+ ~ - + - + - + - ~ ~ *
| commonware
* ~ + + - ~ - + - * - +

Your Golden Ticket to a Better DKG

May 21st, 2026

We’ve completed an initial implementation of the Golden protocol, which lets you perform a DKG in just a single round. Going from two rounds to just one is a huge improvement in simplicity and performance. Even with our relatively unoptimized initial implementation, a dealer with n = 8 players finishes its contribution in about 35 seconds, players verify it in 1.8 seconds, and the entire dealing fits in just 5 KB (see the Performance section for more numbers and projections out to n = 64). In this post, we’ll go into how this protocol works, at a high level.

What a DKG needs to do

A threshold secret sharing scheme distributes a secret key among n players, such that any t of them can reconstruct the key. Shamir’s secret sharing uses polynomials to accomplish this. Our secret s : \mathbb{F} is shared using a polynomial f of degree t - 1, by setting f(0) = s, and setting each player’s share to s_i := f(x_i).

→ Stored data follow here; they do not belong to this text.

### config.mk
export PLATFORM = sky130hd
export DESIGN_NAME = intra4x4_mode_decide
export DESIGN_NICKNAME = d
export VERILOG_FILES = /design/src/rtl/intra4x4_mode_decide.sv
export SDC_FILE = /design/constraint.sdc
export NUM_CORES = 2
export LEC_CHECK = 0
export CORE_AREA = 2 2 414 416
export CTS_CLUSTER_SIZE = 40
export DETAILED_ROUTE_END_ITERATION = 10
export DIE_AREA = 0 0 416 418
export PLACE_DENSITY_LB_ADDON = 0.2
export REMOVE_ABC_BUFFERS = 1
export SYNTH_ARGS = -nofsm -noshare
export SYNTH_HDL_FRONTEND = slang
export SYNTH_SLANG_ARGS = --single-unit
### constraint.sdc
create_clock -name clk -period 8.77 [get_ports clk]
set_clock_uncertainty 0.15 [all_clocks]
set_input_delay 1.3155 -clock clk [delete_from_list [all_inputs] [get_ports clk]]
set_output_delay 1.3155 -clock clk [all_outputs]
set_load 0.02 [all_outputs]
### src/rtl/intra4x4_mode_decide.sv
// Intra 4x4 mode decision: captures eight residual blocks, evaluates one mode SAD per cycle
// and reports the lowest-SAD enabled mode (ties resolved toward the lower mode index).
module intra4x4_mode_decide #(
   parameter int SAD_W  = 12,
   parameter int MODE_W = 3
) (
   input  logic                clk,
   input  logic                reset,
   input  logic                start,
   input  logic [7:0]          mode_mask,
   input  logic [127:0]        vres,
   input  logic [127:0]        hres,
   input  logic [127:0]        vlres,
   input  logic [127:0]        vrres,
   input  logic [127:0]        hures,
   input  logic [127:0]        hdres,
   input  logic [127:0]        ddlres,
   input  logic [127:0]        ddrres,
   output logic                busy,
   output logic                done,
   output logic [MODE_W-1:0]   best_mode,
   output logic [SAD_W-1:0]    best_sad,
   output logic                none_valid
);

   localparam logic [1:0] S_IDLE = 2'd0;
   localparam logic [1:0] S_EVAL = 2'd1;
   localparam logic [1:0] S_DONE = 2'd2;

   localparam logic [MODE_W-1:0] LAST_IDX = MODE_W'(7);

   logic [1:0]        state_q, state_d;
   logic [MODE_W-1:0] idx_q, idx_d;
   logic [7:0]        mask_q, mask_d;
   logic [127:0]      res_q [8];
   logic [127:0]      res_d [8];
   logic [SAD_W-1:0]  best_sad_r_q, best_sad_r_d;
   logic [MODE_W-1:0] best_mode_r_q, best_mode_r_d;
   logic              found_q, found_d;
   logic              busy_q, busy_d;
   logic              done_q, done_d;
   logic [MODE_W-1:0] best_mode_q, best_mode_d;
   logic [SAD_W-1:0]  best_sad_q, best_sad_d;
   logic              none_valid_q, none_valid_d;

   logic [127:0]      cur_blk;
   logic [SAD_W-1:0]  lvl0 [16];
   logic [SAD_W-1:0]  lvl1 [8];
   logic [SAD_W-1:0]  lvl2 [4];
   logic [SAD_W-1:0]  lvl3 [2];
   logic [SAD_W-1:0]  sad_cur;
   logic              take_mode;

   // Magnitude of a two's complement byte; -128 maps to 128, hence 9 bits.
   function automatic logic [8:0] abs_mag(input logic [7:0] r);
      logic [8:0] m;
      if (r[7])
         m = 9'd256 - {1'b0, r};
      else
         m = {1'b0, r};
      return m;
   endfunction

   assign cur_blk = res_q[idx_q];

   always_comb begin
      for (int i = 0; i < 16; i++) begin
         lvl0[i] = {{(SAD_W-9){1'b0}}, abs_mag(cur_blk[8*i +: 8])};
      end
      for (int i = 0; i < 8; i++) begin
         lvl1[i] = lvl0[2*i] + lvl0[2*i+1];
      end
      for (int i = 0; i < 4; i++) begin
         lvl2[i] = lvl1[2*i] + lvl1[2*i+1];
      end
      for (int i = 0; i < 2; i++) begin
         lvl3[i] = lvl2[2*i] + lvl2[2*i+1];
      end
      sad_cur = lvl3[0] + lvl3[1];
   end

   assign take_mode = mask_q[idx_q] && (!found_q || (sad_cur < best_sad_r_q));

   always_comb begin
      state_d       = state_q;
      idx_d         = idx_q;
      mask_d        = mask_q;
      res_d         = res_q;
      best_sad_r_d  = best_sad_r_q;
      best_mode_r_d = best_mode_r_q;
      found_d       = found_q;
      busy_d        = busy_q;
      done_d        = 1'b0;
      best_mode_d   = best_mode_q;
      best_sad_d    = best_sad_q;
      none_valid_d  = none_valid_q;

      case (state_q)
         S_IDLE: begin
            if (start) begin
               res_d[0]      = vres;
               res_d[1]      = hres;
               res_d[2]      = vlres;
               res_d[3]      = vrres;
               res_d[4]      = hures;
               res_d[5]      = hdres;
               res_d[6]      = ddlres;
               res_d[7]      = ddrres;
               mask_d        = mode_mask;
               idx_d         = '0;
               best_sad_r_d  = '1;
               best_mode_r_d = '0;
               found_d       = 1'b0;
               busy_d        = 1'b1;
               state_d       = S_EVAL;
            end
         end
         S_EVAL: begin
            if (take_mode) begin
               best_sad_r_d  = sad_cur;
               best_mode_r_d = idx_q;
               found_d       = 1'b1;
            end
            if (idx_q == LAST_IDX)
               state_d = S_DONE;
            else
               idx_d = idx_q + MODE_W'(1);
         end
         S_DONE: begin
            // With no mode found the running best still holds mode 0 / all ones.
            busy_d       = 1'b0;
            done_d       = 1'b1;
            best_mode_d  = best_mode_r_q;
            best_sad_d   = best_sad_r_q;
            none_valid_d = !found_q;
            state_d      = S_IDLE;
         end
         default: begin
            state_d = S_IDLE;
            busy_d  = 1'b0;
         end
      endcase
   end

   always_ff @(posedge clk or negedge reset) begin
      if (!reset) begin
         state_q       <= S_IDLE;
         idx_q         <= '0;
         mask_q        <= '0;
         for (int i = 0; i < 8; i++) begin
            res_q[i] <= '0;
         end
         best_sad_r_q  <= '0;
         best_mode_r_q <= '0;
         found_q       <= 1'b0;
         busy_q        <= 1'b0;
         done_q        <= 1'b0;
         best_mode_q   <= '0;
         best_sad_q    <= '0;
         none_valid_q  <= 1'b0;
      end else begin
         state_q       <= state_d;
         idx_q         <= idx_d;
         mask_q        <= mask_d;
         res_q         <= res_d;
         best_sad_r_q  <= best_sad_r_d;
         best_mode_r_q <= best_mode_r_d;
         found_q       <= found_d;
         busy_q        <= busy_d;
         done_q        <= done_d;
         best_mode_q   <= best_mode_d;
         best_sad_q    <= best_sad_d;
         none_valid_q  <= none_valid_d;
      end
   end

   assign busy       = busy_q;
   assign done       = done_q;
   assign best_mode  = best_mode_q;
   assign best_sad   = best_sad_q;
   assign none_valid = none_valid_q;

endmodule

Yosys cells after proc, flatten, opt, wreduce, memory -nomap -nowiden
Cells that the tools add are included.
{"block": "classes", "magnitude_cmp": 3, "muxes": 38, "addsub": 32, "n_bitwise": 2, "n_eq_ne": 7, "n_reduce_logical": 10}
{"cell": "128-bit binary-select mux with 3-bit select", "n": 1}
{"cell": "128-bit two-way mux", "n": 2}
{"cell": "9-bit two-way mux", "n": 16}
{"cell": "9-bit by 8-bit subtractor with 9-bit output, first input constant", "n": 16}
{"cell": "9-bit by 9-bit adder with 10-bit output", "n": 8}
{"cell": "10-bit by 10-bit adder with 11-bit output", "n": 4}
{"cell": "11-bit by 11-bit adder with 12-bit output", "n": 2}
{"cell": "12-bit two-way mux", "n": 2}
{"cell": "12-bit one-hot mux with 2 select lines", "n": 1}
{"cell": "12-bit adder", "n": 1}
{"cell": "12-bit less-than comparator", "n": 1}
{"cell": "3-bit one-hot mux with 2 select lines", "n": 2}
{"cell": "3-bit two-way mux", "n": 3}
{"cell": "2-bit inequality test, second input constant", "n": 4}
{"cell": "2-bit AND reduction", "n": 3}
{"cell": "3-bit AND reduction", "n": 2}
{"cell": "1-bit two-way mux", "n": 5}
{"cell": "4-bit >= comparator, second input constant", "n": 1}
{"cell": "3-bit by 4-bit less-than comparator with 1-bit output, second input constant", "n": 1}
{"cell": "2-bit two-way mux", "n": 2}
{"cell": "3-bit inverter with 4-bit output", "n": 1}
{"cell": "1-bit one-hot mux with 2 select lines", "n": 2}
{"cell": "2-bit one-hot mux with 2 select lines", "n": 1}
{"cell": "3-bit by 1-bit adder with 3-bit output, second input constant", "n": 1}
{"cell": "other kinds (10)", "n": 10}
{"block": "totals", "out_inout_bits": 18, "input_bits": 1035, "wordCells": 111, "register_bits": 1071}

Depth between registers and ports, before layout
{"block": "logic_depth", "word_depth": 15, "mapped_depth": 37}

Worst setup path after synthesis
Ideal clock, no wire load.
{"block": "synth_timing", "kind": "reg-to-reg", "from": "register idx_q[1]", "to": "register best_sad_r_q[0]", "setup_slack_ps": 136, "required_time_ps": 8541, "path_stages_with_launch": 36, "t_arrival_ps": 8404, "setup_time_ps": 79, "period_less_slack_ps": 8634, "path_cell_list": "dfrtp_1 > buf_6 > buf_12 > buf_12 > buf_8 > nor2b_1 > buf_6 > a221oi_1 > inv_1 > ha_1 > a31oi_1 > xor2_1 > fa_1 > fa_1 > fa_1 > inv_1 > fa_1 > fa_1 > inv_1 > fa_1 > inv_1 > ha_1 > and3_1 > a2111oi_0 > o21ai_0 > a21oi_1 > xor2_1 > ha_1 > nand4_1 > nor4_1 > o41ai_1 > nand2_1 > a211o_1 > buf_2 > buf_2 > mux2i_1"}
{"block": "synth_via", "elab_chain_len": 15, "word_cells_on_any_way": 60, "cone_classes": "add/sub (31); order compare (1); eq/ne (1); mux (23); bitwise (1); reduce/logical (3)"}
{"element": "start: declaration", "line_no": "33", "rtl": "logic [MODE_W-1:0] idx_q, idx_d;"}
{"element": "start signal: assignment", "line_no": "163", "rtl": "idx_q <= idx_d;"}
{"element": "3-bit inverter with 4-bit output (implied by the code)", "line_no": "64", "rtl": "assign cur_blk = res_q[idx_q];"}
{"element": "128-bit binary-select mux with 3-bit select", "line_no": "64"}
{"element": "128-bit two-way mux (implied by the code) (2 in a row)", "line_no": "64"}
{"element": "9-bit by 8-bit subtractor with 9-bit output", "line_no": "58", "rtl": "m = 9'd256 - {1'b0, r};"}
{"element": "9-bit two-way mux", "line_no": "57", "rtl": "if (r[7])"}
{"element": "9-bit by 9-bit adder with 10-bit output", "line_no": "71", "rtl": "lvl1[i] = lvl0[2*i] + lvl0[2*i+1];"}
{"element": "10-bit by 10-bit adder with 11-bit output", "line_no": "74", "rtl": "lvl2[i] = lvl1[2*i] + lvl1[2*i+1];"}
{"element": "11-bit by 11-bit adder with 12-bit output", "line_no": "77", "rtl": "lvl3[i] = lvl2[2*i] + lvl2[2*i+1];"}
{"element": "12-bit adder", "line_no": "79", "rtl": "sad_cur = lvl3[0] + lvl3[1];"}
{"element": "12-bit less-than comparator", "line_no": "82", "rtl": "assign take_mode = mask_q[idx_q] && (!found_q || (sad_cur < best_sad_r_q));"}
{"element": "1-bit logical OR", "line_no": "82"}
{"element": "1-bit logical AND", "line_no": "82"}
{"element": "2-bit inequality test (no source line)"}
{"element": "3-bit AND reduction (no source line)"}
{"element": "end signal: assignment", "line_no": "166", "rtl": "best_sad_r_q <= best_sad_r_d;"}
{"element": "end: declaration", "line_no": "37", "rtl": "logic [SAD_W-1:0] best_sad_r_q, best_sad_r_d;"}
Parallel ways exist; a longest one is shown, timed or not. The select of a mux whose other input is x is not followed.
A chain may end at the register's enable or synchronous reset.

Final worst setup path
{"block": "layout_timing", "from": "register idx_q[1]", "to": "register best_mode_r_q[1]"}
{"block": "layout_via", "elab_chain_len": 15, "word_cells_on_any_way": 60, "cone_classes": "add/sub (31); order compare (1); eq/ne (1); mux (23); bitwise (1); reduce/logical (3)"}
{"element": "3-bit inverter with 4-bit output (implied by the code)", "line_no": "64"}
{"element": "128-bit binary-select mux with 3-bit select", "line_no": "64"}
{"element": "128-bit two-way mux (implied by the code) (2 in a row)", "line_no": "64"}
{"element": "9-bit by 8-bit subtractor with 9-bit output", "line_no": "58"}
{"element": "9-bit two-way mux", "line_no": "57"}
{"element": "9-bit by 9-bit adder with 10-bit output", "line_no": "71"}
{"element": "10-bit by 10-bit adder with 11-bit output", "line_no": "74"}
{"element": "11-bit by 11-bit adder with 12-bit output", "line_no": "77"}
{"element": "12-bit adder", "line_no": "79"}
{"element": "12-bit less-than comparator", "line_no": "82"}
{"element": "1-bit logical OR", "line_no": "82"}
{"element": "1-bit logical AND", "line_no": "82"}
{"element": "2-bit inequality test (no source line)"}
{"element": "3-bit AND reduction (no source line)"}
{"element": "end signal: assignment", "line_no": "167", "rtl": "best_mode_r_q <= best_mode_r_d;"}
{"element": "end: declaration", "line_no": "38", "rtl": "logic [MODE_W-1:0] best_mode_r_q, best_mode_r_d;"}
Parallel ways exist; a longest one is shown, timed or not. The select of a mux whose other input is x is not followed.

==> Flow_metrics.wiki <==
{| class="wikitable"
! Metric !! Value
|-
| Global placer's final weighted congestion || ~0.85
|-
| Post-route cell area || 0.0746 mm²
|-
| Count of unresolved DRC violations after routing || 0
|-
| Die width || between 400 and 500 µm
|-
| Area used by multi-input combinational logic || about 0.026 mm²
|-
| Number of failing setup endpoints in the final timing report || 10
|-
| Total global-route track usage || between 20 and 25%
|-
| Launching point of the worst reg2reg path || idx_q[1]
|-
| Global-route track usage on met3 || between 5 and 6%
|-
| Global-route track usage on met1 || between 20% and 30%
|-
| Commonest non-fill, non-tap cell in the layout || sky130_fd_sc_hd__dfrtp_1
|-
| Initial core utilization || between 30% and 40%
|-
| Biggest fanout along the worst timing path || 8
|-
| DP HPWL || 152 mm
|-
| Via count of the first global-routing pass || around 38000
|-
| Type of origin of the critical path || flip-flop
|-
| Number of clock buffers inserted by TritonCTS || between 100 and 150
|-
| Register-to-Register Setup Slack || -50 ps
|-
| Final min period || roughly 8800 ps
|-
| Top library cells by usage in the layout, fill and taps aside || sky130_fd_sc_hd__dfrtp_1, sky130_fd_sc_hd__mux2_2, sky130_fd_sc_hd__clkdlybuf4s50_1
|-
| Status || complete, but fails checks
|-
| Hold buffer count at CTS || 0
|-
| Clock latency at the later pin of the worst-skew pair || approximately 800 ps
|-
| Number of antenna violations at the first check in global routing || 111
|-
| Syn Inst Count || 3539
|-
| Die outline area || about 0.17 mm²
|-
| Crit path DAT || 9320 ps
|-
| Kind of end point of the critical path || flip-flop
|-
| Worst slew pin tran || ~1100 ps
|-
| Most used flip-flop cell after synthesis || sky130_fd_sc_hd__dfrtp_1
|-
| Setup repair after global routing missed its margin || true
|-
| Violation count after the first detailed-routing iteration || a little over 2000
|-
| Filler cell count || about 15000
|-
| Sequential cell area || 0.0268 mm²
|-
| Synthesized area divided by synthesized cell count || around 15 µm²
|-
| Top achievable clock speed || 0.113 GHz
|-
| Data required time of the critical path || roughly 9300 ps
|-
| Number of max-slew violations in the final report || 0
|-
| Fraction of layout cells with a size suffix above 1 || 39.7%
|-
| Number of buffers between clock root and the deepest sink || 3
|-
| Hold-critical path endpoint || best_sad[3]
|-
| Input/output buffers || 1052
|-
| CTS Root Cell || sky130_fd_sc_hd__clkbuf_16
|-
| Floorplan die height || 418 µm
|-
| GRT met2 Usage || between 30 and 40%
|-
| DR WL/cell || around 27 µm
|-
| Htree depth || 4
|-
| Vias || about 36000
|-
| Final period utilization || 101%
|-
| Warnings, synthesis || 0
|-
| Minimum hold slack || approximately 330 ps
|-
| Total I/O pin count || 1053
|-
| Worst-case reg-to-reg path depth || 33
|-
| Max-capacitance violation count || 0
|-
| First-pass GRT wire length || around 280 mm
|-
| Number of different library cells in the post-synthesis netlist || 69
|-
| Number of nets in the final layout || 6096
|-
| Proportion of synthesized chip area in sequential cells || between 50 and 60%
|-
| Cell Rows || 151
|-
| Clk sinks || about 1100
|-
| Final ANT Viol Nets || 0
|-
| Endpoint of the worst register-to-register path || best_mode_r_q[1]
|-
| Max-slew headroom at the worst pin || 27.0%
|-
| Min setup slack post-route || -46.5 ps
|-
| Area after detailed placement || just under 0.07 mm²
|-
| Clock tree from TritonCTS || built
|-
| Crit path kind || flip-flop to flip-flop
|-
| Crit path top cell by count || sky130_fd_sc_hd__fa_1
|-
| P&R area growth vs syn || 39.5%
|-
| Worst min path class || flip-flop to flip-flop
|-
| Fraction of registers with async set/reset || 100%
|-
| Number of enable-type register cells in the synthesized netlist || 0
|-
| Number of synthesized register bits || 1071
|-
| Hold path depth || 2
|-
| Busiest metal layer after global routing || met2
|-
| Final hold violation count || 0
|-
| Area of the mapped netlist || around 0.053 mm²
|-
| Critical-path cell with the highest stage delay || sky130_fd_sc_hd__fa_2
|-
| Post-Route Setup TNS || -264 ps
|-
| Clock input transition at the sequential cells of the worst setup and hold paths || about 50 ps
|-
| Hold_sp || best_sad[3]
|-
| Overall overflow remaining after global route || 0
|-
| Floorplan Core Area || 0.169 mm²
|-
| Max incr delay on CP || ~650 ps
|-
| Pin count of the biggest net entering global routing || about 170
|-
| Final routed wirelength across all metal layers || between 150 and 200 mm
|-
| Failing checks || negative setup slack
|-
| Detailed-router iteration count before antenna repair || 5
|-
| Vias per cell || 4.91
|}
## cells in the mapped netlist, drive strengths merged, types with 13 or more instances
master,n,area (µm²)
dfrtp,1071,26800
mux2,1060,11900
mux4,238,5470
inv,163,612
buf,140,928
mux2i,137,1460
fa,122,2440
nand2,89,337
nor2,71,267
clkbuf,61,259
xnor2,52,455
ha,49,613
o21ai,41,205
xor2,38,333
a21oi,35,175
a31oi,19,119
nand3,19,100
nor3,19,100
and3,13,81.3
## critical path: cells and delay by family (launching register included)
family,cells,cell delay (ps)
adder cells (fa/ha/maj),8,3690
buffers and inverters,9,1150
multiplexers,3,1130
AO/OA/AOI/OAI,6,1070
AND/OR/NAND/NOR,5,760
flip-flops,1,470
XOR/XNOR,2,220
## sequential cells by signal, summed over array words and instances, names as in the netlist
signal	flops
res_q	1024
best_sad	12
best_sad_r_q	12
mask_q	8
best_mode	3
best_mode_r_q	3
idx_q	3
state_q	2
busy	1
done	1
found_q	1
none_valid	1
## per-layer routing
layer,wire (µm),share of wire [%]
met5,452,0.23
met4,6150,3.1
met3,11500,5.9
met2,101000,51
met1,77900,40
## cell families after synthesis
group	synth area share (%)
AOI/OAI and AO/OA	1.76
xor gates and xnor gates	1.47
adders and majority gates	5.71
buffers and inverters	3.37
DFF	50.1
muxes	35.3
other	0.0140
and+or+nand+nor	2.28
## area by class of cell
cell class                      instances  area share [%]
Timing Repair Buffer                 1402            18.9
Multi-Input combinational cell       2117            34.3
Sequential cell                      1071            35.9
Clock inverter                         54            1.02
Clock buffer                          187            5.06
Inverter                              164           0.835
Tap cell                             2218            3.72
Antenna cell                           48           0.161
## worst max path at each step
stage / from / slack (ps) / cells past startpoint / end
detailed placement: idx_q[1] / -300 / 32 / best_mode_r_q[1]
global placement: idx_q[1] / -340 / 33 / best_mode_r_q[0]
CTS: idx_q[1] / 6 / 33 / best_mode_r_q[1]
floorplan: state_q[1] / -75640 / 3 / idx_q[0]
global route: idx_q[1] / -370 / 35 / best_mode_r_q[1]
finish: idx_q[1] / -50 / 33 / best_mode_r_q[1]
## repair_timing
item	4_1_cts	5_1_grt
gates resized for setup	104	94
gates cloned	4	1
endpoints found under the setup margin	16	16
buffers inserted	32	27
pin swaps	45	51
endpoints found under the hold margin	0	0
## per-stage QoR
stage / cells / utilization (%) / setup WS [ps]
after detailed placement: 6912 / 40.5 / -297
after global placement: 6912 / 40.5 / -340
after global routing: 7247 / 44.1 / -368
after floorplan: 3352 / - / -75640
final: 7261 / 44.1 / -46.5
after CTS: 7186 / 43.7 / 6.28
Power is left out: the tool's default activity adds up to more than one toggle a clock period on the data nets, which glitch-free logic cannot reach.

One choice of the x_i evaluation points would be 1, 2, \ldots, but any distinct non-zero points work.

For reconstruction, we rely on the property that given any t points p_i, the values f(p_i) determine f completely. In fact, given any large enough subset of the n players, each player can locally convert their share s_i into a share s'_i, such that:

\sum_{i \in P} s'_i = s

How exactly this reconstruction works isn’t essential for this post; we just care about what the sharing looks like.

Distributing the Key Generation

To get these shares, we could simply have a dealer generate f, calculate f(x_i), and then send those shares to each player. The fundamental problem here is that we need to trust this dealer completely: they know the secret key, and we need to trust them to not use it.

A better approach is to require contributions from several dealers, that way we only need to trust one of them. Each dealer generates their own f_j, s_{ij} := f_j(x_i), and then each player’s share is:

s_i := \sum_j s_{ij} = \sum_j f_j(x_i)

One neat fact about polynomial evaluation is that (f + g)(x) = f(x) + g(x), so each player’s share is in fact:

s_i := \left(\sum_j f_j\right)(x_i)

so, we still have the nice property that there’s a shared polynomial, as if a single dealer had generated the polynomial.

There are some other details that aren’t too important to us, like how you don’t need to include every dealer, depending on your trust assumptions, and how you can preserve the value of f(0) across multiple rounds, so that the secret stays static.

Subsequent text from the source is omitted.